++++ Given information ++++
## src/rtl/hamming_dec_if.sv

```systemverilog
// Handshake/result bundle for the SECDED decoder: codeword in, corrected data,
// syndrome, error flags and error counters out.
interface hamming_dec_if #(
  parameter int K     = 8,
  parameter int CNT_W = 16
);
  function automatic int calc_m(input int k);
    int m;
    m = 1;
    while ((1 << m) < (m + k + 1)) m = m + 1;
    return m;
  endfunction

  localparam int M = calc_m(K);
  localparam int N = M + K;

  logic             valid_i;
  logic             ready_o;
  logic [N:0]       q_i;
  logic             valid_o;
  logic             ready_i;
  logic [K-1:0]     d_o;
  logic [M-1:0]     syndrome_o;
  logic             sb_err_o;
  logic             db_err_o;
  logic             clr_cnt_i;
  logic [CNT_W-1:0] sb_cnt_o;
  logic [CNT_W-1:0] db_cnt_o;

  modport slave (
    input  valid_i, q_i, ready_i, clr_cnt_i,
    output ready_o, valid_o, d_o, syndrome_o, sb_err_o, db_err_o, sb_cnt_o, db_cnt_o
  );

  modport master (
    output valid_i, q_i, ready_i, clr_cnt_i,
    input  ready_o, valid_o, d_o, syndrome_o, sb_err_o, db_err_o, sb_cnt_o, db_cnt_o
  );
endinterface

```

## src/rtl/hamming_dec.sv

```systemverilog
// Two-stage SECDED Hamming decoder: S1 registers the codeword, S2 registers the
// decoded result; valid/ready backpressure with saturating error counters.
module hamming_dec #(
  parameter int K      = 8,
  parameter int P0_LSB = 1,
  parameter int CNT_W  = 16
) (
  input  logic        clk_i,
  input  logic        rst_i,
  hamming_dec_if.slave bus
);
  function automatic int calc_m(input int k);
    int m;
    m = 1;
    while ((1 << m) < (m + k + 1)) m = m + 1;
    return m;
  endfunction

  localparam int M = calc_m(K);
  localparam int N = M + K;

  // Codeword positions covered by syndrome bit b: those with bit b of the index set.
  function automatic logic [N:1] syn_mask(input int b);
    logic [N:1] mk;
    mk = '0;
    for (int j = 1; j <= N; j++) mk[j] = (((j >> b) & 1) == 1);
    return mk;
  endfunction

  // Codeword position of data bit i: the i-th non-power-of-2 position.
  function automatic int data_pos(input int i);
    int cnt;
    int pos;
    cnt = 0;
    pos = 0;
    for (int j = 1; j <= N; j++) begin
      if ((j & (j - 1)) != 0) begin
        if (cnt == i) pos = j;
        cnt = cnt + 1;
      end
    end
    return pos;
  endfunction

  logic             r_s1_vld;
  logic [N:0]       r_s1_q;
  logic             r_s2_vld;
  logic [K-1:0]     r_d;
  logic [M-1:0]     r_syn;
  logic             r_sb;
  logic             r_db;
  logic [CNT_W-1:0] r_sb_cnt;
  logic [CNT_W-1:0] r_db_cnt;

  logic             w_s2_ld;
  logic             w_s1_ld;
  logic             w_out_xfer;
  logic [N:1]       w_cw;
  logic             w_p0;
  logic [M-1:0]     w_syn;
  logic             w_par;
  logic [N:1]       w_fix;
  logic             w_sb;
  logic             w_db;
  logic [K-1:0]     w_data;

  assign w_s2_ld    = r_s1_vld && (!r_s2_vld || bus.ready_i);
  assign w_s1_ld    = !r_s1_vld || w_s2_ld;
  assign w_out_xfer = r_s2_vld && bus.ready_i;

  generate
    if (P0_LSB != 0) begin : g_p0_lsb
      assign w_cw = r_s1_q[N:1];
      assign w_p0 = r_s1_q[0];
    end else begin : g_p0_msb
      assign w_cw = r_s1_q[N-1:0];
      assign w_p0 = r_s1_q[N];
    end
  endgenerate

  generate
    for (genvar gi = 0; gi < M; gi++) begin : g_syn
      localparam logic [N:1] MASK = syn_mask(gi);
      assign w_syn[gi] = ^(w_cw & MASK);
    end
  endgenerate

  assign w_par = (^w_cw) ^ w_p0;

  // Odd overall parity with an in-range syndrome is a single error; a zero
  // syndrome in that case means only the overall parity bit flipped.
  always_comb begin
    w_fix = w_cw;
    w_sb  = 1'b0;
    w_db  = 1'b0;
    if (w_par && (int'(w_syn) <= N)) begin
      w_sb = 1'b1;
      for (int j = 1; j <= N; j++) begin
        if (int'(w_syn) == j) w_fix[j] = ~w_cw[j];
      end
    end else if (w_par || (w_syn != '0)) begin
      w_db = 1'b1;
    end
  end

  generate
    for (genvar gd = 0; gd < K; gd++) begin : g_data
      localparam int POS = data_pos(gd);
      assign w_data[gd] = w_fix[POS];
    end
  endgenerate

  always_ff @(posedge clk_i) begin
    if (rst_i) begin
      r_s1_vld <= 1'b0;
      r_s1_q   <= '0;
      r_s2_vld <= 1'b0;
      r_d      <= '0;
      r_syn    <= '0;
      r_sb     <= 1'b0;
      r_db     <= 1'b0;
    end else begin
      if (w_s1_ld) begin
        r_s1_vld <= bus.valid_i;
        if (bus.valid_i) r_s1_q <= bus.q_i;
      end
      if (w_s2_ld) begin
        r_s2_vld <= 1'b1;
        r_d      <= w_data;
        r_syn    <= w_syn;
        r_sb     <= w_sb;
        r_db     <= w_db;
      end else if (bus.ready_i) begin
        r_s2_vld <= 1'b0;
      end
    end
  end

  // Clear has priority over a same-cycle increment.
  always_ff @(posedge clk_i) begin
    if (rst_i || bus.clr_cnt_i) begin
      r_sb_cnt <= '0;
      r_db_cnt <= '0;
    end else if (w_out_xfer) begin
      if (r_sb && (r_sb_cnt != '1)) r_sb_cnt <= r_sb_cnt + CNT_W'(1);
      if (r_db && (r_db_cnt != '1)) r_db_cnt <= r_db_cnt + CNT_W'(1);
    end
  end

  assign bus.ready_o    = w_s1_ld;
  assign bus.valid_o    = r_s2_vld;
  assign bus.d_o        = r_d;
  assign bus.syndrome_o = r_syn;
  assign bus.sb_err_o   = r_sb;
  assign bus.db_err_o   = r_db;
  assign bus.sb_cnt_o   = r_sb_cnt;
  assign bus.db_cnt_o   = r_db_cnt;
endmodule

```

## src/flat_wrapper.sv

```systemverilog
// flat-port wrapper written by rule: the top's interface ports become plain ports
module hamming_dec_flat 
#(
  parameter int K      = 8,
  parameter int P0_LSB = 1,
  parameter int CNT_W  = 16
)
  (clk_i, rst_i, bus_valid_i, bus_q_i, bus_ready_i, bus_clr_cnt_i, bus_ready_o, bus_valid_o, bus_d_o, bus_syndrome_o, bus_sb_err_o, bus_db_err_o, bus_sb_cnt_o, bus_db_cnt_o);
  hamming_dec_if #(.K(K), .CNT_W(CNT_W)) bus_i ();
  input  logic clk_i;
  input  logic rst_i;
  input wire logic [$bits(bus_i.valid_i)-1:0] bus_valid_i;
  input wire logic [$bits(bus_i.q_i)-1:0] bus_q_i;
  input wire logic [$bits(bus_i.ready_i)-1:0] bus_ready_i;
  input wire logic [$bits(bus_i.clr_cnt_i)-1:0] bus_clr_cnt_i;
  output wire logic [$bits(bus_i.ready_o)-1:0] bus_ready_o;
  output wire logic [$bits(bus_i.valid_o)-1:0] bus_valid_o;
  output wire logic [$bits(bus_i.d_o)-1:0] bus_d_o;
  output wire logic [$bits(bus_i.syndrome_o)-1:0] bus_syndrome_o;
  output wire logic [$bits(bus_i.sb_err_o)-1:0] bus_sb_err_o;
  output wire logic [$bits(bus_i.db_err_o)-1:0] bus_db_err_o;
  output wire logic [$bits(bus_i.sb_cnt_o)-1:0] bus_sb_cnt_o;
  output wire logic [$bits(bus_i.db_cnt_o)-1:0] bus_db_cnt_o;
  assign bus_i.valid_i = bus_valid_i;
  assign bus_i.q_i = bus_q_i;
  assign bus_i.ready_i = bus_ready_i;
  assign bus_i.clr_cnt_i = bus_clr_cnt_i;
  assign bus_ready_o = bus_i.ready_o;
  assign bus_valid_o = bus_i.valid_o;
  assign bus_d_o = bus_i.d_o;
  assign bus_syndrome_o = bus_i.syndrome_o;
  assign bus_sb_err_o = bus_i.sb_err_o;
  assign bus_db_err_o = bus_i.db_err_o;
  assign bus_sb_cnt_o = bus_i.sb_cnt_o;
  assign bus_db_cnt_o = bus_i.db_cnt_o;
  hamming_dec #(.K(K), .P0_LSB(P0_LSB), .CNT_W(CNT_W)) u_core (.clk_i(clk_i), .rst_i(rst_i), .bus(bus_i));
endmodule
```

## config.mk

```make
export PLATFORM = sky130hd
export DESIGN_NAME = hamming_dec_flat
export DESIGN_NICKNAME = d
export VERILOG_FILES = /design/src/rtl/hamming_dec_if.sv /design/src/rtl/hamming_dec.sv /design/src/flat_wrapper.sv
export SDC_FILE = /design/constraint.sdc
export NUM_CORES = 1
export LEC_CHECK = 0
export BUFFER_PORTS_ARGS = -buffer_cell sky130_fd_sc_hd__buf_2
export CAP_MARGIN = 10
export CORE_MARGIN = 1.5
export CORE_UTILIZATION = 49
export DETAILED_ROUTE_END_ITERATION = 8
export GPL_ROUTABILITY_DRIVEN = 0
export PLACE_DENSITY = 0.72
export SLEW_MARGIN = 20
export SYNTH_ARGS = -nofsm -noshare
export SYNTH_HDL_FRONTEND = slang
export SYNTH_SLANG_ARGS = --single-unit
export TNS_END_PERCENT = 50
```

## constraint.sdc

```tcl
create_clock -name clk_i -period 1.85 [get_ports clk_i]
set_clock_uncertainty 0.1 [all_clocks]
set_input_delay 0.37 -clock clk_i [delete_from_list [all_inputs] [get_ports clk_i]]
set_output_delay 0.37 -clock clk_i [all_outputs]
set_load 0.05 [all_outputs]
```

* Yosys cells after proc, flatten, opt, wreduce, memory -nomap -nowiden
Index checks and enable logic that the tools add are counted.
** Word-level totals
- RAM bits :: 0
- Register bits after elaboration :: 61
- Logic and storage cells :: 78
- Latch bits :: 0
- Memories :: 0
- Memory bits (read-only) :: 0
** Operators by class
- Divide/modulo/power cells :: 0
- Shift operators :: 0
- Eq/ne operators :: 14
- Magnitude comparators :: 1
- Bitwise logic cells :: 13
- Muxes and demuxes :: 18
- Multipliers :: 0
- Reduce and logical (&&, ||, !) cells :: 21
- Add/sub/neg operators :: 2
** Operators with widths (number)
- XOR reduction 12 bit :: 5
- adder 16 x 1 -> 16 bit (second input constant) :: 2
- == test 4 bit (second input constant) :: 8
- != test 16 bit (second input constant) :: 2
- 2-to-1 mux 1 bit :: 17
- == test 4 x 3 -> 1 bit (second input constant) :: 3
- 2-to-1 mux 12 bit :: 1
- NOT 1 bit :: 12
- AND reduction 2 bit :: 3
- logical AND 1 bit :: 5
- == test 4 x 2 -> 1 bit (second input constant) :: 1
- less-or-equal comparator 4 bit (second input constant) :: 1
- logical OR 1 bit :: 4
- nonzero test 4 bit :: 1
- logical NOT 1 bit :: 2
- nonzero test 2 bit :: 1
- bitwise XOR 1 bit :: 1

* Depth between registers and ports, before layout
Gate-level depths: netlist of the first run.
- Word-level depth :: 5
- Depth in mapped cells :: 7
- Gate-level depth less buffers :: 7

* Worst setup path after synthesis of the first run
OpenSTA, ideal clock, no wires.
- Path type :: reg2reg
- Start point :: register u_core.r_sb_cnt[2], in the netlist u_core.bus.sb_cnt_o[2]
- End point :: register u_core.r_sb_cnt[9], in the netlist u_core.bus.sb_cnt_o[9]
- Arrival time :: 2.131 ns
- Required time :: 1.622 ns
- Path buffers :: 0
- Path slack :: -0.508 ns
- Period minus slack after synthesis :: 2.358 ns
- Cell stages (with the launch flop) :: 7
- Cell sequence :: dfxtp_1 and3_1 nand3_1 a2111oi_0 nand4_1 xor2_1 nor2_1
** On the way
- Cells in the longest elaborated chain, start to end :: 3
- Elaborated cells on any way between the ends :: 4
** RTL lines
- from (decl) :: RTL line hamming_dec.sv:52 : logic [CNT_W-1:0] r_sb_cnt;
- from (signal assigned) :: RTL line hamming_dec.sv:145 : if (r_sb && (r_sb_cnt != '1)) r_sb_cnt <= r_sb_cnt + CNT_W'(1);
- parallel branches: the longest is 3 deep, another holds adder 16 x 1 -> 16 bit
Several ways; the timed one is not identified.
A chain may end at the register's enable or synchronous reset.

* Worst setup path in the final report of the first run
- Start point :: register u_core.r_s1_q[10]
- End point :: register u_core.r_d[2], in the netlist u_core.bus.d_o[2]
** On the way
- Cells in the longest elaborated chain, start to end :: 4
- Elaborated cells on any way between the ends :: 9
** RTL lines
- from (decl) :: RTL line hamming_dec.sv:46 : logic [N:0] r_s1_q;
- from (signal assigned) :: RTL line hamming_dec.sv:125 : if (bus.valid_i) r_s1_q <= bus.q_i;
- XOR reduction 12 bit (on tied branches) :: RTL line hamming_dec.sv:84, hamming_dec.sv:88
- less-or-equal comparator 4 bit, or another cell as far along :: RTL line hamming_dec.sv:96 : if (w_par && (int'(w_syn) <= N)) begin
- logical AND 1 bit / 2-to-1 mux 1 bit (equally long branches) :: RTL line hamming_dec.sv:96, hamming_dec.sv:99
- 2-to-1 mux 12 bit * :: RTL line hamming_dec.sv:96
- to (signal assigned) :: RTL line hamming_dec.sv:129 : r_d <= w_data;
- to (decl) :: RTL line hamming_dec.sv:48 : logic [K-1:0] r_d;
Every way passes the cells marked *; elsewhere a longest branch is shown, timed or not.

==> results of run 1 <==
[synthesized netlist by cell type, types with 4 or more instances]
library cell | count | area share
sky130_fd_sc_hd__nand2_1 | 45 | 0.057
sky130_fd_sc_hd__nand3_1 | 18 | 0.031
sky130_fd_sc_hd__xor2_1 | 15 | 0.045
sky130_fd_sc_hd__and4_1 | 6 | 0.018
sky130_fd_sc_hd__a21oi_1 | 23 | 0.039
sky130_fd_sc_hd__inv_1 | 5 | 0.0064
sky130_fd_sc_hd__nand4_1 | 7 | 0.015
sky130_fd_sc_hd__or3_1 | 6 | 0.013
sky130_fd_sc_hd__nor2_1 | 57 | 0.073
sky130_fd_sc_hd__dfxtp_1 | 61 | 0.41
sky130_fd_sc_hd__clkbuf_1 | 11 | 0.014
sky130_fd_sc_hd__a211oi_1 | 15 | 0.038
sky130_fd_sc_hd__nor3_1 | 4 | 0.0068
sky130_fd_sc_hd__xnor2_1 | 35 | 0.10
sky130_fd_sc_hd__o21ai_0 | 7 | 0.012
[layer usage]
layer / wire length [um] / share of wire / vias up
li1: - / - / 1382
met1: 3470 / 0.49 / 1250
met4: 140 / 0.020 / 0
met5: 0 / 0 / -
met3: 250 / 0.035 / 14
met2: 3270 / 0.46 / 59
[cells in the final DEF (no fill, tap or decap), drive strengths merged, types with 3 or more instances in the layout]
cell type   n
clkbuf     10
buf        96
xor2       16
nand3      18
clkinvlp    3
nand2      45
nor3        4
mux2i       3
nor2       57
inv         6
a21oi      23
nand4       7
or3         8
a211oi     16
nor4        3
dfxtp      61
xnor2      36
and4        6
and3        3
o21ai       7
[sequential cells by signal, indices dropped and copies added (netlist names)]
register,flops
u_core.bus.syndrome_o,4
u_core.bus.valid_o,1
u_core.bus.db_err_o,1
u_core.bus.db_cnt_o,16
u_core.r_s1_vld,1
u_core.bus.sb_err_o,1
u_core.bus.d_o,8
u_core.r_s1_q,13
u_core.bus.sb_cnt_o,16
[power by group through the flow]
stage	registers (mW)	logic [mW]	clock network, mW
final	1.39	0.801	1.12
after global routing	1.40	0.859	1.21
after CTS	1.39	0.764	1.14
after detailed placement	1.42	0.713	0
after global placement	1.42	0.707	0
after floorplan	1.51	0.409	0
[area by class of cell]
cell class / instances / share of cell area
multi-input cells: 270 / 0.473
flip-flops and latches: 61 / 0.317
repair buffers: 96 / 0.136
clock buffers: 10 / 0.0360
well taps: 75 / 0.0227
clock inverters: 6 / 0.0109
inverters: 5 / 0.00453
[final timing paths]
path / startpoint / to / slack [ns] / cells after the start
min: bus_q_i[5] / u_core.r_s1_q[5] / 0.16 / 3
min reg2reg: u_core.r_s1_q[8] / u_core.r_s1_q[8] / 0.38 / 2
max: u_core.r_s1_q[10] / u_core.bus.d_o[2] / -0.13 / 6
max reg2reg: u_core.r_s1_q[10] / u_core.bus.d_o[2] / -0.13 / 6
[worst min-delay path: cells and delay by family]
kind | cells | cell delay, ns
buffers and inverters | 1 | 0.09
AOI/OAI and AO/OA | 1 | 0.05
and+or+nand+nor | 1 | 0.04
[metrics by stage]
| step | power (mW) | hold slack (ns) | util | TNS (ns) | cell area [um^2] |
|---|---|---|---|---|---|
| after floorplan | 1.92 | 0.348 | - | -0.145 | 3150 |
| after global placement | 2.12 | 0.366 | 0.633 | -0.452 | 3700 |
| after detailed placement | 2.13 | 0.369 | 0.633 | -0.945 | 3700 |
| after CTS | 3.29 | 0.152 | 0.685 | -0.756 | 4010 |
| after global routing | 3.46 | 0.165 | 0.708 | -1.67 | 4140 |
| final | 3.31 | 0.159 | 0.708 | -0.498 | 4140 |
[cell families after synthesis]
logic type                 after synthesis  synth area share
and+or+nand+nor                        159             0.251
DFF                                     61             0.414
xor gates and xnor gates                55             0.183
AOI/OAI and AO/OA                       51             0.107
buffers and inverters                   19            0.0263
muxes                                    3            0.0102
adders and majority gates                2           0.00848
[what timing repair did]
| item | CTS | global route |
|---|---|---|
| pin swaps | 6 | 16 |
| setup buffers | 2 | 5 |
| resized for setup | 21 | 21 |
| setup endpoints to repair | 11 | 32 |
==> results.json, run 1 <==
{
  "outcome": "finished, violations left",
  "violated_checks": "negative setup slack",
  "setup_viol": 8,
  "vdd.ir_drop.worst_v": 0.000593,
  "clkTransAtPathRegs_ns": 0.07,
  "die_w_um": 80.6,
  "clk_latency_ns": 0.34,
  "coreArea_um2": 5850,
  "clock_tree_from_tritoncts": "built",
  "global_routing_met3_resource_utilization": 0.0580,
  "worst_setup_path_end_kind": "register",
  "timing_worst_setup_path_type": "register to register",
  "net-switching-power_mw": 1.04,
  "clock_power_share": 0.337,
  "maxSlewViolCount": 0,
  "die-area_um2": 6490,
  "swShare": 0.315,
  "std_cell_rows": 28,
  "fin_crit_sh": 1.07,
  "postLayoutSetupSlackWorst_ns": -0.128,
  "cts_inserted_buffers": 9,
  "critPathSlowestCell": "sky130_fd_sc_hd__xor3_1",
  "max_slew.worst_pin.slew_ns": 0.632,
  "worst_ep_arrival_time_ns": 2.13,
  "num_antenna_cells": 0,
  "cp_num_buf_inv": 0,
  "synth_area_um2": 2950,
  "comb_power_share": 0.242,
  "grt_busiest_layer": "met2",
  "placed_instances": 501,
  "synthArstFlopShare": 0,
  "cap_violations": 0,
  "syn-num-nets": 370,
  "power_leakage_nw": 1.63,
  "clk_root_buffer_cell": "sky130_fd_sc_hd__clkbuf_8",
  "detailed_routing_iterations_pass_1": 4,
  "setup_repair_after_global_routing_missed_its_margin": "true",
  "gr-usage-all-layers": 0.224,
  "grt_pass1_vias": 2531,
  "grt_util_met1": 0.299,
  "area_delta_synth_final_pct": 40.4,
  "start_util": 0.504,
  "layout.cells.non_filler": 523,
  "maxClockFrequency_ghz": 0.505,
  "area_of_the_multi_input_gates_um2": 1960,
  "drcViolationCount": 0,
  "power_report.internal_total_mw": 2.27,
  "floorplan.io_pins": 66,
  "via_count": 2705,
  "hold_path.class": "input port to register",
  "totalWireLength_mm": 7.13,
  "power_per_cell_area_nw_per_um2": 799,
  "first_iter_violations": 97,
  "hold_violations": 0,
  "cts_max_level": 3,
  "route.antenna.remaining_nets": 0,
  "crit_family": "XOR/XNOR gates",
  "synth-main-ff-cell": "sky130_fd_sc_hd__dfxtp_1",
  "routedWlPerCell_um": 13.6,
  "largest_net_degree_at_the_start_of_global_routing": 33,
  "slew-limit-headroom": 0.579,
  "cts_buffer_depth": 2,
  "die_h_um": 80.6,
  "detailedPlace.worstSlack_ns": -0.220,
  "port-buffer-count": 65,
  "timing.critical_path.required_ns": 2.00,
  "critical_path.max_stage_delay_ns": 0.47,
  "synth_seq_area_share": 0.414,
  "viasPerCell": 5.17,
  "crit_fanout": 3,
  "post_synthesis_sequential_element_count": 61,
  "syn_avg_cell_area_um2": 8.43,
  "grt.overflow.total": 0,
  "synth_edf_count": 0,
  "ys_warn_count": 0,
  "cp_cell_sequence": "xnor2_4 -> xor3_1 -> or2_4 -> a211oi_2 -> xnor2_1 -> a211oi_1",
  "regArea_um2": 1310,
  "critPathLaunchType": "register",
  "layout.filler_cells": 445,
  "cts_hold_buffers": 0,
  "drive_gt1_frac": 0.424,
  "synth.distinct_cells": 38,
  "global_route_wire_length_before_repair_mm": 11.3,
  "grt_antenna_before_repair": 0,
  "post-route-min-period_ns": 1.98,
  "gr-usage-met2": 0.349,
  "tritoncts_num_sinks": 61,
  "place.detailed.hpwl_mm": 4.78,
  "number_of_nets_in_the_finished_design": 463,
  "netlist_instances": 350,
  "power_frac_seq": 0.421
}
Note: power is estimated with default switching activity, not from simulation.
==> inputs of run 2 (changes only) <==
--- a/config.mk
+++ b/config.mk
@@ -11,6 +11,7 @@
 export CORE_UTILIZATION = 49
 export DETAILED_ROUTE_END_ITERATION = 8
 export GPL_ROUTABILITY_DRIVEN = 0
+export MAX_ROUTING_LAYER = met4
 export PLACE_DENSITY = 0.72
 export SLEW_MARGIN = 20
 export SYNTH_ARGS = -nofsm -noshare
==> run 2 against run 1 <==
Net effect:
- the flow still finishes with violations (negative setup slack)
- global-route usage grew 0.61 points
- non-clock buffer count is the same
- design area is the same
- clock power is essentially flat
- register-to-register slack is essentially flat
- critical path depth is the same
- combinational power is essentially flat
- sequential power is essentially flat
++++
Your task — Your task is to collect every line above that contains the word "types".

Reply to the exercise —
[synthesized netlist by cell type, types with 4 or more instances]
[cells in the final DEF (no fill, tap or decap), drive strengths merged, types with 3 or more instances in the layout]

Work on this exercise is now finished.